In other words, I thought, when, in the springtime of conversion, things are going great with God, who needs friends? Who needs life to cooperate?

. . . But it is a great thing, and indeed a very great thing, that a man should be so strong in spirit as to bear the lack of both comforts, and for the love of God and for God’s honor should have a ready will to bear desolation of spirit and yet in nothing to seek himself or his own merits.

There have been times in the past few months, including some this week, when the desire to pray has run dry, when the daily hour of Adoration seems nothing more than another daily hour, when it’s all I can do to get my body to mass. If those times coincide with easy living—friends are understanding, the money is flowing, along with the wine, and the Patriots are on a roll—no problem! But couple such a dry period with friends and loved ones who seem not to get it, let those dry periods come when finances seem tightest or the weather coldest, let those periods come during a losing streak, and then, as Dad used to say, it’s Katie, bar the door!

As usual, Thomas à Kempis has an answer—not an easy answer, but an answer nonetheless:

When spiritual comfort is sent to you by God, take it humbly and give thanks meekly for it. But know for certain that it is the great goodness of God that sends it to you, and not because you deserve it. . . .

When comfort is withdrawn, do not be cast down, but humbly and patiently await the visitation of God, for He is able and powerful to give you more grace and more spiritual comfort than you first had. Such alteration of grace is no new thing and no strange thing to those who have had experience in the way of God. . . .

The Holy Spirit comes and goes after His good pleasure . . .

There is no better remedy than patience, with a complete resignation of our will to the will of God.
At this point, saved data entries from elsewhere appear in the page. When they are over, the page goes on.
`src/design/rchf_pkg.sv`:
```
// types, constants and hop table of the hopping receiver
`timescale 1ns / 1ps

package rchf_pkg;

    localparam int MAX_CHANNELS = 8;
    localparam int CH_W         = 16;
    localparam int COL_W        = 4;
    localparam int ROW_W        = 4;
    localparam int CFG_ADDR_W   = 3;
    localparam int CFG_DATA_W   = 64;
    localparam int IN_DATA_W    = 160;
    localparam int IN_USER_W    = 3;
    localparam int OUT_DATA_W   = 136;
    localparam int OUT_USER_W   = 2;

    // item kinds
    localparam logic [1:0] KIND_SLOT   = 2'd0;
    localparam logic [1:0] KIND_TICK   = 2'd1;
    localparam logic [1:0] KIND_PACKET = 2'd2;
    localparam logic [1:0] KIND_NONE   = 2'd3;

    // register indexes
    localparam logic [CFG_ADDR_W-1:0] CFG_BOUND_ID   = 3'd0;
    localparam logic [CFG_ADDR_W-1:0] CFG_FS_LOW     = 3'd1;
    localparam logic [CFG_ADDR_W-1:0] CFG_FS_HIGH    = 3'd2;
    localparam logic [CFG_ADDR_W-1:0] CFG_LOSS_LIMIT = 3'd3;
    localparam logic [CFG_ADDR_W-1:0] CFG_UPDATE_EN  = 3'd4;

    localparam logic [15:0] LOSS_LIMIT_RESET = 16'd800;
    localparam logic [15:0] LOSS_TICKS_MAX   = 16'hFFFF;
    localparam logic [3:0]  OFFSET_CAP       = 4'd9;
    localparam logic [7:0]  CH_HIGH_MIN      = 8'd3;
    localparam logic [7:0]  CH_HIGH_MAX      = 8'd8;
    localparam logic [CH_W-1:0] CH_RESET_DEFAULT  = 16'd1500;
    localparam logic [CH_W-1:0] CH_RESET_THROTTLE = 16'd1000;

    typedef logic [MAX_CHANNELS-1:0][CH_W-1:0] ch_vec_t;

    // per-item control from the hop/timeout unit to the lanes
    typedef struct packed {
        logic step;
        logic load_fs;
        logic take_pkt;
    } lane_ctrl_t;

    localparam logic [7:0] HOP_TABLE [0:15][0:15] = '{
        '{8'h0a,8'h5a,8'h14,8'h64,8'h1e,8'h6e,8'h28,8'h78,
          8'h32,8'h82,8'h3c,8'h8c,8'h46,8'h96,8'h50,8'ha0},
        '{8'ha0,8'h50,8'h96,8'h46,8'h8c,8'h3c,8'h82,8'h32,
          8'h78,8'h28,8'h6e,8'h1e,8'h64,8'h14,8'h5a,8'h0a},
        '{8'h0a,8'h5a,8'h50,8'ha0,8'h14,8'h64,8'h46,8'h96,
          8'h1e,8'h6e,8'h3c,8'h8c,8'h28,8'h78,8'h32,8'h82},
        '{8'h82,8'h32,8'h78,8'h28,8'h8c,8'h3c,8'h6e,8'h1e,
          8'h96,8'h46,8'h64,8'h14,8'ha0,8'h50,8'h5a,8'h0a},
        '{8'h28,8'h78,8'h0a,8'h5a,8'h50,8'ha0,8'h14,8'h64,
          8'h1e,8'h6e,8'h3c,8'h8c,8'h32,8'h82,8'h46,8'h96},
        '{8'h96,8'h46,8'h82,8'h32,8'h8c,8'h3c,8'h6e,8'h1e,
          8'h64,8'h14,8'ha0,8'h50,8'h5a,8'h0a,8'h78,8'h28},
        '{8'h50,8'ha0,8'h28,8'h78,8'h0a,8'h5a,8'h1e,8'h6e,
          8'h3c,8'h8c,8'h32,8'h82,8'h46,8'h96,8'h14,8'h64},
        '{8'h64,8'h14,8'h96,8'h46,8'h82,8'h32,8'h8c,8'h3c,
          8'h6e,8'h1e,8'h5a,8'h0a,8'h78,8'h28,8'ha0,8'h50},
        '{8'h50,8'ha0,8'h46,8'h96,8'h3c,8'h8c,8'h28,8'h78,
          8'h0a,8'h5a,8'h32,8'h82,8'h1e,8'h6e,8'h14,8'h64},
        '{8'h64,8'h14,8'h6e,8'h1e,8'h82,8'h32,8'h5a,8'h0a,
          8'h78,8'h28,8'h8c,8'h3c,8'h96,8'h46,8'ha0,8'h50},
        '{8'h46,8'h96,8'h3c,8'h8c,8'h50,8'ha0,8'h28,8'h78,
          8'h0a,8'h5a,8'h1e,8'h6e,8'h32,8'h82,8'h14,8'h64},
        '{8'h64,8'h14,8'h82,8'h32,8'h6e,8'h1e,8'h5a,8'h0a,
          8'h78,8'h28,8'ha0,8'h50,8'h8c,8'h3c,8'h96,8'h46},
        '{8'h46,8'h96,8'h0a,8'h5a,8'h3c,8'h8c,8'h14,8'h64,
          8'h50,8'ha0,8'h28,8'h78,8'h1e,8'h6e,8'h32,8'h82},
        '{8'h82,8'h32,8'h6e,8'h1e,8'h78,8'h28,8'ha0,8'h50,
          8'h64,8'h14,8'h8c,8'h3c,8'h5a,8'h0a,8'h96,8'h46},
        '{8'h46,8'h96,8'h0a,8'h5a,8'h50,8'ha0,8'h3c,8'h8c,
          8'h28,8'h78,8'h1e,8'h6e,8'h32,8'h82,8'h14,8'h64},
        '{8'h64,8'h14,8'h82,8'h32,8'h6e,8'h1e,8'h78,8'h28,
          8'h8c,8'h3c,8'ha0,8'h50,8'h5a,8'h0a,8'h96,8'h46}
    };

    // reset value of one channel: the throttle channel starts low
    function automatic logic [CH_W-1:0] ch_reset_value(input int idx);
        return (idx == 2) ? CH_RESET_THROTTLE : CH_RESET_DEFAULT;
    endfunction

endpackage

```
`src/design/rchf_hop_ctrl.sv`:
```
// hop column, rf channel, loss timeout and packet filter
`timescale 1ns / 1ps

module rchf_hop_ctrl
    import rchf_pkg::*;
(
    input  logic        aclk,
    input  logic        aresetn,
    input  logic        step,
    input  logic [1:0]  kind,
    input  logic        rx_error,
    input  logic [31:0] packet_id,
    input  logic [31:0] bound_tx_id,
    input  logic [15:0] loss_limit,
    input  logic        update_en,
    output lane_ctrl_t  lane_ctrl,
    output logic [7:0]  rf_next,
    output logic        accepted,
    output logic        in_fs_next
);

    logic [COL_W-1:0] hop_column_reg, hop_column_next;
    logic [15:0]      loss_ticks_reg, loss_ticks_next;
    logic [7:0]       rf_reg;
    logic [15:0]      loss_mid;
    logic [3:0]       offset;
    logic [ROW_W-1:0] row;
    logic             pass;

    // hop row and capped offset from the bound id
    assign row    = bound_tx_id[ROW_W-1:0];
    assign offset = (bound_tx_id[7:4] > OFFSET_CAP) ? OFFSET_CAP : bound_tx_id[7:4];

    // next state for one item
    always_comb begin
        hop_column_next = hop_column_reg;
        loss_mid        = loss_ticks_reg;
        rf_next         = rf_reg;
        unique case (kind)
            KIND_SLOT: begin
                rf_next = HOP_TABLE[row][hop_column_reg] - {4'd0, offset} - 8'd1;
                hop_column_next = hop_column_reg + 1'b1;
            end
            KIND_TICK: begin
                loss_mid = (loss_ticks_reg == LOSS_TICKS_MAX) ? loss_ticks_reg
                                                              : loss_ticks_reg + 16'd1;
                hop_column_next = hop_column_reg + 1'b1;
            end
            KIND_PACKET, KIND_NONE: begin
            end
            default: begin
            end
        endcase
        pass            = (kind == KIND_PACKET) && !rx_error && (packet_id == bound_tx_id);
        loss_ticks_next = pass ? 16'd0 : loss_mid;
        accepted        = pass;
        in_fs_next      = loss_ticks_next > loss_limit;
        lane_ctrl.step     = step;
        lane_ctrl.load_fs  = (kind != KIND_NONE) && (loss_mid > loss_limit);
        lane_ctrl.take_pkt = pass && update_en;
    end

    // state registers, updated per accepted transfer
    always_ff @(posedge aclk) begin
        if (!aresetn) begin
            hop_column_reg <= '0;
            loss_ticks_reg <= '0;
            rf_reg         <= '0;
        end else if (step) begin
            hop_column_reg <= hop_column_next;
            loss_ticks_reg <= loss_ticks_next;
            rf_reg         <= rf_next;
        end
    end

endmodule

```
`src/design/rchf_lane.sv`:
```
// one channel lane: failsafe load and range-checked packet update
`timescale 1ns / 1ps

module rchf_lane
    import rchf_pkg::*;
#(
    parameter logic [15:0] RESET_VALUE = 16'd1500
) (
    input  logic            aclk,
    input  logic            aresetn,
    input  lane_ctrl_t      lane_ctrl,
    input  logic [CH_W-1:0] fs_value,
    input  logic [CH_W-1:0] pkt_value,
    output logic [CH_W-1:0] value_next
);

    logic [CH_W-1:0] value_reg;
    logic            in_range;

    assign in_range = (pkt_value[15:8] >= CH_HIGH_MIN) && (pkt_value[15:8] <= CH_HIGH_MAX);

    // packet value wins over failsafe load within the same item
    always_comb begin
        value_next = value_reg;
        if (lane_ctrl.step) begin
            if (lane_ctrl.load_fs) begin
                value_next = fs_value;
            end
            if (lane_ctrl.take_pkt && in_range) begin
                value_next = pkt_value;
            end
        end
    end

    always_ff @(posedge aclk) begin
        if (!aresetn) begin
            value_reg <= RESET_VALUE;
        end else begin
            value_reg <= value_next;
        end
    end

endmodule

```
`src/design/rchf_out_stage.sv`:
```
// merge of lane values and the output register
`timescale 1ns / 1ps

module rchf_out_stage
    import rchf_pkg::*;
(
    input  logic                  aclk,
    input  logic                  aresetn,
    input  logic                  load,
    input  logic [7:0]            rf_channel,
    input  ch_vec_t               ch_vec,
    input  logic                  accepted,
    input  logic                  in_fs,
    output logic                  space,
    output logic                  m_tvalid,
    input  logic                  m_tready,
    output logic [OUT_DATA_W-1:0] m_tdata,
    output logic [OUT_USER_W-1:0] m_tuser
);

    logic                  valid_reg;
    logic [OUT_DATA_W-1:0] data_reg;
    logic [OUT_USER_W-1:0] user_reg;

    // room for a new result when empty or the held one leaves now
    assign space = !valid_reg || m_tready;

    always_ff @(posedge aclk) begin
        if (!aresetn) begin
            valid_reg <= 1'b0;
        end else if (load) begin
            valid_reg <= 1'b1;
        end else if (m_tready) begin
            valid_reg <= 1'b0;
        end
    end

    // payload: rf channel, channels 0..3, channels 4..7
    always_ff @(posedge aclk) begin
        if (load) begin
            data_reg <= {ch_vec[7:4], ch_vec[3:0], rf_channel};
            user_reg <= {in_fs, accepted};
        end
    end

    assign m_tvalid = valid_reg;
    assign m_tdata  = data_reg;
    assign m_tuser  = user_reg;

endmodule

```
`src/design/rc_receiver_hop_and_packet_filter_top.sv`:
```
// top level of the hopping receiver with packet filter
//
// Input stream s_*: one transfer per event. s_tuser carries the kind (slot
// start, timer tick, received packet or none) and the radio error flag; s_tdata
// carries the packet id and the eight packet channel values.
// Output stream m_*: exactly one result transfer per input transfer, in
// order: rf channel, the eight current channel values, the packet accepted
// flag and the failsafe flag.
// A result is registered and is valid the cycle after its input transfer.
// One item per cycle while not stalled; the loss counter, hop column and all
// channel lanes update in the accepting cycle, so items run back to back.
// When the output is stalled, s_tready stays high only while the output
// register is empty; a held result stays put until m_tready.
// Reset (aresetn low, synchronous): hop column, loss counter and rf channel
// clear, channels return to 1500 (channel 2 to 1000), the loss limit to 800
// and updates are enabled. Configuration writes on cfg_* take effect at once;
// the user must do them only while the block is idle (not enforced).
`timescale 1ns / 1ps

module rc_receiver_hop_and_packet_filter_top
    import rchf_pkg::*;
#(
    parameter int NUM_CHANNELS = 8
) (
    input  logic                  aclk,
    input  logic                  aresetn,
    input  logic                  cfg_wr_en,
    input  logic [CFG_ADDR_W-1:0] cfg_addr,
    input  logic [CFG_DATA_W-1:0] cfg_wdata,
    input  logic                  s_tvalid,
    output logic                  s_tready,
    // packet_id, packet_ch_low, packet_ch_high
    input  logic [IN_DATA_W-1:0]  s_tdata,
    // kind, rx_error
    input  logic [IN_USER_W-1:0]  s_tuser,
    output logic                  m_tvalid,
    input  logic                  m_tready,
    // rf_channel, channels_low, channels_high
    output logic [OUT_DATA_W-1:0] m_tdata,
    // packet_accepted, in_failsafe
    output logic [OUT_USER_W-1:0] m_tuser
);

    logic [31:0] bound_tx_id_reg;
    logic [63:0] fs_low_reg;
    logic [63:0] fs_high_reg;
    logic [15:0] loss_limit_reg;
    logic        update_en_reg;

    logic        step;
    lane_ctrl_t  lane_ctrl;
    logic [7:0]  rf_next;
    logic        accepted;
    logic        in_fs_next;
    ch_vec_t     ch_vec;
    ch_vec_t     fs_vec;
    ch_vec_t     pkt_vec;

    // configuration registers
    always_ff @(posedge aclk) begin
        if (!aresetn) begin
            bound_tx_id_reg <= '0;
            fs_low_reg      <= '0;
            fs_high_reg     <= '0;
            loss_limit_reg  <= LOSS_LIMIT_RESET;
            update_en_reg   <= 1'b1;
        end else if (cfg_wr_en) begin
            unique case (cfg_addr)
                CFG_BOUND_ID:   bound_tx_id_reg <= cfg_wdata[31:0];
                CFG_FS_LOW:     fs_low_reg      <= cfg_wdata;
                CFG_FS_HIGH:    fs_high_reg     <= cfg_wdata;
                CFG_LOSS_LIMIT: loss_limit_reg  <= cfg_wdata[15:0];
                CFG_UPDATE_EN:  update_en_reg   <= cfg_wdata[0];
                default: begin
                end
            endcase
        end
    end

    assign step    = s_tvalid && s_tready;
    assign fs_vec  = {fs_high_reg, fs_low_reg};
    assign pkt_vec = s_tdata[159:32];

    rchf_hop_ctrl u_hop_ctrl (
        .aclk        (aclk),
        .aresetn     (aresetn),
        .step        (step),
        .kind        (s_tuser[1:0]),
        .rx_error    (s_tuser[2]),
        .packet_id   (s_tdata[31:0]),
        .bound_tx_id (bound_tx_id_reg),
        .loss_limit  (loss_limit_reg),
        .update_en   (update_en_reg),
        .lane_ctrl   (lane_ctrl),
        .rf_next     (rf_next),
        .accepted    (accepted),
        .in_fs_next  (in_fs_next)
    );

    // channel lanes; unused channels read as zero
    for (genvar i = 0; i < MAX_CHANNELS; i++) begin : g_lane
        if (i < NUM_CHANNELS) begin : g_used
            rchf_lane #(
                .RESET_VALUE (ch_reset_value(i))
            ) u_lane (
                .aclk       (aclk),
                .aresetn    (aresetn),
                .lane_ctrl  (lane_ctrl),
                .fs_value   (fs_vec[i]),
                .pkt_value  (pkt_vec[i]),
                .value_next (ch_vec[i])
            );
        end else begin : g_unused
            assign ch_vec[i] = '0;
        end
    end

    rchf_out_stage u_out_stage (
        .aclk       (aclk),
        .aresetn    (aresetn),
        .load       (step),
        .rf_channel (rf_next),
        .ch_vec     (ch_vec),
        .accepted   (accepted),
        .in_fs      (in_fs_next),
        .space      (s_tready),
        .m_tvalid   (m_tvalid),
        .m_tready   (m_tready),
        .m_tdata    (m_tdata),
        .m_tuser    (m_tuser)
    );

endmodule

```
I think of men I admire, and I wonder how they handle(d) the dry periods: Father Barnes, living alone in a rectory big enough to house the six priests who once lived there; Father Matthew, a Trappist for as long as I’ve been alive, since 1951; my grandfather, Dan Bull, who bravely outlived two sons and two wives; my father, Dave Bull, whose diagnosis of terminal melanoma plunged him suddenly into an unaccountable world of fear, loneliness, and love—How did each of them respond when life was hardest and God seemed most distant?

They probably had their childish periods, but I like to think they had their Thomas à Kempis moments, as well.

I never yet found any religious person so perfect that he did not experience at some times the absence of grace or some diminishing of fervor. . . . He is not worthy to have the high gift of contemplation who has not suffered some tribulation for God. . . .

And therefore the Lord says: To him who overcometh I shall give to eat of the tree of life.